現在までの達成度 (区分) |
現在までの達成度 (区分)
2: おおむね順調に進展している
理由
2019年度は関節内癒着に対するの予防効果の検証を主目的として研究を遂行した。健常ラットに膝関節楔形切除術を行った(WIラット、雄、5匹、体重400~470g)。不溶化ヒアルロン酸膜を術中関節内に適応させ、対側には関節手術のみで被検膜を適用させないコントロールとした。術後は被検膜適応の有無に対する患肢使用程度の検証を行った。大腿円周長による大腿筋群および膝関節上部・下部の周囲長による膝関節周囲筋群の廃用性萎縮程度について、両群の術後の変化を計測した。またゴニオメーターを使用し、膝関節の屈曲角度と伸展角度を両群とで計測し、ROM(関節可動域)についても検証した。

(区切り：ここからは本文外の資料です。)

From an optimization exercise on the open Yosys and OpenROAD flow, aimed at small area, a short achievable clock period and few clock cycles per item; shortcuts taken in it are not production practice. For this run, only the layout was checked, not whether the RTL still works. No activity file was given, so power comes from the tool's default toggle rates.

==> flow/design.v <==
package ils_pkg;
  localparam int CAPACITY  = 16;
  localparam int WORD_BITS = 64;
  localparam int IDX_W     = $clog2(CAPACITY);
  localparam int CNT_W     = $clog2(CAPACITY + 1);
  typedef enum logic [2:0] {
    FN_INSERT = 3'd0,
    FN_DELETE = 3'd1,
    FN_FIND   = 3'd2,
    FN_GET    = 3'd3,
    FN_UPDATE = 3'd4
  } func_t;
  typedef enum logic [1:0] {
    ST_OK      = 2'd0,
    ST_RANGE   = 2'd1,
    ST_FULL    = 2'd2,
    ST_MISSING = 2'd3
  } status_t;
  typedef struct packed {
    logic [2:0]  func;
    logic [6:0]  position;
    logic [63:0] word_in;
  } req_t;
  typedef struct packed {
    logic [1:0]  status;
    logic [5:0]  found_at;
    logic [63:0] word_out;
    logic [6:0]  count;
  } rsp_t;
  typedef struct packed {
    logic                 load;
    logic                 ins_ok;
    logic                 del_ok;
    logic                 upd_ok;
    logic                 find;
    logic                 get;
    logic [6:0]           pos;
    logic [CNT_W-1:0]     fill;
    logic [WORD_BITS-1:0] word;
  } cmd_t;
endpackage
module ils_cell (
  input  logic                         clk,
  input  ils_pkg::cmd_t                cmd,
  input  logic [ils_pkg::IDX_W-1:0]    idx,
  input  logic [ils_pkg::WORD_BITS-1:0] left_word,
  input  logic [ils_pkg::WORD_BITS-1:0] right_word,
  output logic [ils_pkg::WORD_BITS-1:0] word,
  output logic                         hit
);
  logic [6:0] my_pos;
  logic       above, at, live;
  logic       hit_next;
  assign my_pos = 7'(idx);
  assign above  = my_pos > cmd.pos;
  assign at     = my_pos == cmd.pos;
  assign live   = ils_pkg::CNT_W'(idx) < cmd.fill;
  assign hit_next = (cmd.find && live && (word == cmd.word)) ||
                    (cmd.get && at && live);
  always_ff @(posedge clk) begin
    if (cmd.load) begin
      hit <= hit_next;
      if (cmd.ins_ok && above) begin
        word <= left_word;
      end else if (cmd.del_ok && (above || at)) begin
        word <= right_word;
      end else if ((cmd.ins_ok || cmd.upd_ok) && at) begin
        word <= cmd.word;
      end
    end
  end
endmodule
module ils_reduce (
  input  logic [ils_pkg::CAPACITY-1:0]                       hits,
  input  logic [ils_pkg::CAPACITY-1:0][ils_pkg::WORD_BITS-1:0] words,
  output logic                                               any,
  output logic [ils_pkg::IDX_W-1:0]                          first,
  output logic [ils_pkg::WORD_BITS-1:0]                      sel_word
);
  always_comb begin
    first = '0;
    for (int i = ils_pkg::CAPACITY - 1; i >= 0; i--) begin
      if (hits[i]) begin
        first = ils_pkg::IDX_W'(i);
      end
    end
  end
  always_comb begin
    sel_word = '0;
    for (int i = 0; i < ils_pkg::CAPACITY; i++) begin
      sel_word = sel_word | (words[i] & {ils_pkg::WORD_BITS{hits[i]}});
    end
  end
  assign any = |hits;
endmodule
module indexed_list_store (
  input  logic        clk,
  input  logic        rst,
  input  logic        req_valid,
  output logic        req_stall,
  input  logic [2:0]  req_func,
  input  logic [6:0]  req_position,
  input  logic [63:0] req_word,
  output logic        rsp_valid,
  input  logic        rsp_stall,
  output logic [1:0]  rsp_status,
  output logic [5:0]  rsp_found_at,
  output logic [63:0] rsp_word,
  output logic [6:0]  rsp_count
);
  ils_pkg::req_t req;
  ils_pkg::rsp_t rsp;
  assign req.func     = req_func;
  assign req.position = req_position;
  assign req.word_in  = req_word;
  assign rsp_status   = rsp.status;
  assign rsp_found_at = rsp.found_at;
  assign rsp_word     = rsp.word_out;
  assign rsp_count    = rsp.count;
  logic [ils_pkg::CNT_W-1:0] fill, fill_next;
  logic    accept;
  ils_pkg::cmd_t    cmd;
  ils_pkg::status_t status_now;
  logic    in_range, pos_ok_ins;
  logic [ils_pkg::CAPACITY-1:0][ils_pkg::WORD_BITS-1:0] words;
  logic [ils_pkg::CAPACITY-1:0]  hits;
  logic             red_v;
  logic             red_find;
  logic             red_get;
  ils_pkg::status_t          red_status;
  logic [ils_pkg::CNT_W-1:0] red_count;
  logic             red_go;
  logic                 any;
  logic [ils_pkg::IDX_W-1:0]     first;
  logic [ils_pkg::WORD_BITS-1:0] sel_word;
  assign red_go    = red_v && (!rsp_valid || !rsp_stall);
  assign req_stall = red_v && !red_go;
  assign accept    = req_valid && !req_stall;
  assign in_range   = 7'(fill) > req.position;
  assign pos_ok_ins = req.position <= 7'(fill);
  always_comb begin
    cmd        = '0;
    cmd.load   = accept;
    cmd.pos    = req.position;
    cmd.fill   = fill;
    cmd.word   = req.word_in[ils_pkg::WORD_BITS-1:0];
    status_now = ils_pkg::ST_OK;
    fill_next  = fill;
    unique case (req.func)
      ils_pkg::FN_INSERT: begin
        if (!pos_ok_ins) begin
          status_now = ils_pkg::ST_RANGE;
        end else if (fill >= ils_pkg::CNT_W'(ils_pkg::CAPACITY)) begin
          status_now = ils_pkg::ST_FULL;
        end else begin
          cmd.ins_ok = 1'b1;
          fill_next  = fill + ils_pkg::CNT_W'(1);
        end
      end
      ils_pkg::FN_DELETE: begin
        if (!in_range) begin
          status_now = ils_pkg::ST_RANGE;
        end else begin
          cmd.del_ok = 1'b1;
          fill_next  = fill - ils_pkg::CNT_W'(1);
        end
      end
      ils_pkg::FN_FIND: begin
        cmd.find   = 1'b1;
        status_now = ils_pkg::ST_MISSING;
      end
      ils_pkg::FN_GET: begin
        cmd.get = 1'b1;
        if (!in_range) status_now = ils_pkg::ST_RANGE;
      end
      ils_pkg::FN_UPDATE: begin
        if (!in_range) begin
          status_now = ils_pkg::ST_RANGE;
        end else begin
          cmd.upd_ok = 1'b1;
        end
      end
      default: begin
        status_now = ils_pkg::ST_RANGE;
      end
    endcase
  end
  for (genvar i = 0; i < ils_pkg::CAPACITY; i++) begin : g_cell
    logic [ils_pkg::WORD_BITS-1:0] lw, rw;
    if (i == 0) begin : g_first
      assign lw = cmd.word;
    end else begin : g_mid_l
      assign lw = words[i-1];
    end
    if (i == ils_pkg::CAPACITY - 1) begin : g_last
      assign rw = words[i];
    end else begin : g_mid_r
      assign rw = words[i+1];
    end
    ils_cell u_cell (
      .clk        (clk),
      .cmd        (cmd),
      .idx        (ils_pkg::IDX_W'(i)),
      .left_word  (lw),
      .right_word (rw),
      .word       (words[i]),
      .hit        (hits[i])
    );
  end
  ils_reduce u_reduce (
    .hits     (hits),
    .words    (words),
    .any      (any),
    .first    (first),
    .sel_word (sel_word)
  );
  always_ff @(posedge clk) begin
    if (rst) begin
      fill      <= '0;
      red_v     <= 1'b0;
      rsp_valid <= 1'b0;
    end else begin
      if (accept) begin
        fill  <= fill_next;
        red_v <= 1'b1;
      end else if (red_go) begin
        red_v <= 1'b0;
      end
      if (red_go) begin
        rsp_valid <= 1'b1;
      end else if (rsp_valid && !rsp_stall) begin
        rsp_valid <= 1'b0;
      end
    end
  end
  always_ff @(posedge clk) begin
    if (accept) begin
      red_find   <= cmd.find;
      red_get    <= cmd.get && (status_now == ils_pkg::ST_OK);
      red_status <= status_now;
      red_count  <= fill_next;
    end
  end
  always_ff @(posedge clk) begin
    if (red_go) begin
      rsp.count    <= 7'(red_count);
      rsp.word_out <= red_get ? 64'(sel_word) : '0;
      if (red_find) begin
        rsp.status   <= any ? ils_pkg::ST_OK : ils_pkg::ST_MISSING;
        rsp.found_at <= any ? 6'(first) : '0;
      end else begin
        rsp.status   <= red_status;
        rsp.found_at <= '0;
      end
    end
  end
endmodule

結果は次のとおりである(A: 実験群; B: コントロール群)(統計使用: Mann-Whitney U)。 大腿部長(Median A, 80.00mm, B, 71.00mm; P=0.0397*)、膝上長(Median A, 65.00mm, B, 55.00mm; P=0.0159*)、膝下長(Median A, 40.00mm, B, 38.00mm; P=0.6429)、膝関節ROM(Median A, 114.0度, B, 70.00度; P=0.0079**) 大腿部長・膝上長・ROMにおいて、両群間で有意差が認められた。以上から、不溶化ヒアルロン酸膜をラット関節内に使用することにより、大腿部および膝上周囲筋群の廃用性萎縮の低減とROM減少軽癒に有効である可能性が示唆された。 本研究遂行と同時に被検膜の経時的分解過程の解明についても協力企業と共同して進めてきたが、これらの研究が論文として査読付き国際学術誌に受理・掲載された。